### config.mk
export PLATFORM = sky130hd
export DESIGN_NAME = inst_fetch
export DESIGN_NICKNAME = d
export VERILOG_FILES = /design/src/rtl/inst_fetch.sv
export SDC_FILE = /design/constraint.sdc
export NUM_CORES = 1
export LEC_CHECK = 0
export BUFFER_PORTS_ARGS = -buffer_cell sky130_fd_sc_hd__buf_4
export CAP_MARGIN = 20
export CORE_MARGIN = 8
export CORE_UTILIZATION = 30
export CTS_BUF_LIST = sky130_fd_sc_hd__clkbuf_8
export DETAILED_ROUTE_END_ITERATION = 8
export SYNTH_ARGS = -nofsm -noshare
export SYNTH_HDL_FRONTEND = slang
export SYNTH_SLANG_ARGS = --single-unit
### constraint.sdc
create_clock -name i_clk -period 4.25 [get_ports i_clk]
set_clock_uncertainty 0.15 [all_clocks]
set_input_delay 0.6375 -clock i_clk [delete_from_list [all_inputs] [get_ports i_clk]]
set_output_delay 0.6375 -clock i_clk [all_outputs]
set_load 0.05 [all_outputs]
### src/rtl/inst_fetch.sv
// inst_fetch: instruction prefetcher with one outstanding memory read and a DEPTH-entry FIFO
//   i_clk, i_rst_n        clock, asynchronous active-low reset
//   i_start               pulse: begin fetching at BOOT_PC
//   i_redirect/_pc        flush FIFO and restart fetch at a new word address
//   i_consume             CPU takes the head instruction
//   o_inst/_valid/_pc     head of FIFO (zeros when empty)
//   o_imem_req/_addr      one-cycle read request (addr zero when idle)
//   i_imem_rvalid/_rdata  read response, one or more cycles after the request
module inst_fetch #(
  parameter int          DEPTH   = 4,
  parameter logic [31:0] BOOT_PC = 32'h0
) (
  input  logic        i_clk,
  input  logic        i_rst_n,
  input  logic        i_start,
  input  logic        i_redirect,
  input  logic [31:0] i_redirect_pc,
  input  logic        i_consume,
  output logic [31:0] o_inst,
  output logic        o_inst_valid,
  output logic [31:0] o_inst_pc,
  output logic        o_imem_req,
  output logic [31:0] o_imem_addr,
  input  logic        i_imem_rvalid,
  input  logic [31:0] i_imem_rdata
);
  localparam int AW = $clog2(DEPTH);
  localparam int CW = AW + 1;
  typedef enum logic [1:0] {S_IDLE, S_REQ, S_WAIT, S_DISCARD} state_t;
  state_t          r_state, w_state_nx;
  logic [31:0]     r_pc, w_pc_nx;
  logic [AW-1:0]   r_wr, r_rd;
  logic [CW-1:0]   r_cnt;
  logic [31:0]     r_data [DEPTH];
  logic [31:0]     r_ipc  [DEPTH];
  logic            w_push, w_pop, w_flush, w_req, w_full, w_empty;
  assign w_full  = r_cnt == CW'(DEPTH);
  assign w_empty = r_cnt == '0;
  // redirect wins over both pop and push in the same cycle
  assign w_pop   = i_consume && !w_empty && !w_flush && r_state != S_IDLE;
  always_comb begin
    w_state_nx = r_state;
    w_pc_nx    = r_pc;
    w_push     = 1'b0;
    w_flush    = 1'b0;
    w_req      = 1'b0;
    case (r_state)
      S_IDLE: if (i_start) begin
        w_state_nx = S_REQ;
        w_pc_nx    = BOOT_PC;
      end
      S_REQ: if (i_redirect) begin
        w_flush = 1'b1;
        w_pc_nx = i_redirect_pc;
      end else if (!w_full) begin
        w_req      = 1'b1;
        w_state_nx = S_WAIT;
      end
      S_WAIT: if (i_redirect) begin
        w_flush    = 1'b1;
        w_pc_nx    = i_redirect_pc;
        // a response landing with the redirect is dropped on the spot; otherwise it must be swallowed later
        w_state_nx = i_imem_rvalid ? S_REQ : S_DISCARD;
      end else if (i_imem_rvalid) begin
        w_push     = 1'b1;
        w_pc_nx    = r_pc + 32'd1;
        w_state_nx = S_REQ;
      end
      S_DISCARD: begin
        if (i_redirect) begin
          w_flush = 1'b1;
          w_pc_nx = i_redirect_pc;
        end
        if (i_imem_rvalid) w_state_nx = S_REQ;
      end
      default: w_state_nx = S_IDLE;
    endcase
  end
  always_ff @(posedge i_clk or negedge i_rst_n) begin
    if (!i_rst_n) begin
      r_state <= S_IDLE;
      r_pc    <= BOOT_PC;
      r_wr    <= '0;
      r_rd    <= '0;
      r_cnt   <= '0;
    end else begin
      r_state <= w_state_nx;
      r_pc    <= w_pc_nx;
      if (w_flush) begin
        r_wr  <= '0;
        r_rd  <= '0;
        r_cnt <= '0;
      end else begin
        r_wr  <= w_push ? r_wr + AW'(1) : r_wr;
        r_rd  <= w_pop ? r_rd + AW'(1) : r_rd;
        r_cnt <= r_cnt + CW'(w_push) - CW'(w_pop);
      end
    end
  end
  // storage needs no reset: reads are masked by the count
  always_ff @(posedge i_clk) begin
    if (w_push) begin
      r_data[r_wr] <= i_imem_rdata;
      r_ipc[r_wr]  <= r_pc;
    end
  end
  assign o_inst_valid = !w_empty;
  assign o_inst       = w_empty ? 32'h0 : r_data[r_rd];
  assign o_inst_pc    = w_empty ? 32'h0 : r_ipc[r_rd];
  assign o_imem_req   = w_req;
  assign o_imem_addr  = w_req ? r_pc : 32'h0;
  a_no_overflow: assert property (@(posedge i_clk) disable iff (!i_rst_n) !(w_push && !w_pop && w_full));
endmodule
+--
EXERCISE DETAILS:
Reproduce the whole of the material exactly as shown.

THE ANSWER:
### config.mk
export PLATFORM = sky130hd
export DESIGN_NAME = inst_fetch
export DESIGN_NICKNAME = d
export VERILOG_FILES = /design/src/rtl/inst_fetch.sv
export SDC_FILE = /design/constraint.sdc
export NUM_CORES = 1
export LEC_CHECK = 0
export BUFFER_PORTS_ARGS = -buffer_cell sky130_fd_sc_hd__buf_4
export CAP_MARGIN = 20
export CORE_MARGIN = 8
export CORE_UTILIZATION = 30
export CTS_BUF_LIST = sky130_fd_sc_hd__clkbuf_8
export DETAILED_ROUTE_END_ITERATION = 8
export SYNTH_ARGS = -nofsm -noshare
export SYNTH_HDL_FRONTEND = slang
export SYNTH_SLANG_ARGS = --single-unit
### constraint.sdc
create_clock -name i_clk -period 4.25 [get_ports i_clk]
set_clock_uncertainty 0.15 [all_clocks]
set_input_delay 0.6375 -clock i_clk [delete_from_list [all_inputs] [get_ports i_clk]]
set_output_delay 0.6375 -clock i_clk [all_outputs]
set_load 0.05 [all_outputs]
### src/rtl/inst_fetch.sv
// inst_fetch: instruction prefetcher with one outstanding memory read and a DEPTH-entry FIFO
//   i_clk, i_rst_n        clock, asynchronous active-low reset
//   i_start               pulse: begin fetching at BOOT_PC
//   i_redirect/_pc        flush FIFO and restart fetch at a new word address
//   i_consume             CPU takes the head instruction
//   o_inst/_valid/_pc     head of FIFO (zeros when empty)
//   o_imem_req/_addr      one-cycle read request (addr zero when idle)
//   i_imem_rvalid/_rdata  read response, one or more cycles after the request
module inst_fetch #(
  parameter int          DEPTH   = 4,
  parameter logic [31:0] BOOT_PC = 32'h0
) (
  input  logic        i_clk,
  input  logic        i_rst_n,
  input  logic        i_start,
  input  logic        i_redirect,
  input  logic [31:0] i_redirect_pc,
  input  logic        i_consume,
  output logic [31:0] o_inst,
  output logic        o_inst_valid,
  output logic [31:0] o_inst_pc,
  output logic        o_imem_req,
  output logic [31:0] o_imem_addr,
  input  logic        i_imem_rvalid,
  input  logic [31:0] i_imem_rdata
);
  localparam int AW = $clog2(DEPTH);
  localparam int CW = AW + 1;
  typedef enum logic [1:0] {S_IDLE, S_REQ, S_WAIT, S_DISCARD} state_t;
  state_t          r_state, w_state_nx;
  logic [31:0]     r_pc, w_pc_nx;
  logic [AW-1:0]   r_wr, r_rd;
  logic [CW-1:0]   r_cnt;
  logic [31:0]     r_data [DEPTH];
  logic [31:0]     r_ipc  [DEPTH];
  logic            w_push, w_pop, w_flush, w_req, w_full, w_empty;
  assign w_full  = r_cnt == CW'(DEPTH);
  assign w_empty = r_cnt == '0;
  // redirect wins over both pop and push in the same cycle
  assign w_pop   = i_consume && !w_empty && !w_flush && r_state != S_IDLE;
  always_comb begin
    w_state_nx = r_state;
    w_pc_nx    = r_pc;
    w_push     = 1'b0;
    w_flush    = 1'b0;
    w_req      = 1'b0;
    case (r_state)
      S_IDLE: if (i_start) begin
        w_state_nx = S_REQ;
        w_pc_nx    = BOOT_PC;
      end
      S_REQ: if (i_redirect) begin
        w_flush = 1'b1;
        w_pc_nx = i_redirect_pc;
      end else if (!w_full) begin
        w_req      = 1'b1;
        w_state_nx = S_WAIT;
      end
      S_WAIT: if (i_redirect) begin
        w_flush    = 1'b1;
        w_pc_nx    = i_redirect_pc;
        // a response landing with the redirect is dropped on the spot; otherwise it must be swallowed later
        w_state_nx = i_imem_rvalid ? S_REQ : S_DISCARD;
      end else if (i_imem_rvalid) begin
        w_push     = 1'b1;
        w_pc_nx    = r_pc + 32'd1;
        w_state_nx = S_REQ;
      end
      S_DISCARD: begin
        if (i_redirect) begin
          w_flush = 1'b1;
          w_pc_nx = i_redirect_pc;
        end
        if (i_imem_rvalid) w_state_nx = S_REQ;
      end
      default: w_state_nx = S_IDLE;
    endcase
  end
  always_ff @(posedge i_clk or negedge i_rst_n) begin
    if (!i_rst_n) begin
      r_state <= S_IDLE;
      r_pc    <= BOOT_PC;
      r_wr    <= '0;
      r_rd    <= '0;
      r_cnt   <= '0;
    end else begin
      r_state <= w_state_nx;
      r_pc    <= w_pc_nx;
      if (w_flush) begin
        r_wr  <= '0;
        r_rd  <= '0;
        r_cnt <= '0;
      end else begin
        r_wr  <= w_push ? r_wr + AW'(1) : r_wr;
        r_rd  <= w_pop ? r_rd + AW'(1) : r_rd;
        r_cnt <= r_cnt + CW'(w_push) - CW'(w_pop);
      end
    end
  end
  // storage needs no reset: reads are masked by the count
  always_ff @(posedge i_clk) begin
    if (w_push) begin
      r_data[r_wr] <= i_imem_rdata;
      r_ipc[r_wr]  <= r_pc;
    end
  end
  assign o_inst_valid = !w_empty;
  assign o_inst       = w_empty ? 32'h0 : r_data[r_rd];
  assign o_inst_pc    = w_empty ? 32'h0 : r_ipc[r_rd];
  assign o_imem_req   = w_req;
  assign o_imem_addr  = w_req ? r_pc : 32'h0;
  a_no_overflow: assert property (@(posedge i_clk) disable iff (!i_rst_n) !(w_push && !w_pop && w_full));
endmodule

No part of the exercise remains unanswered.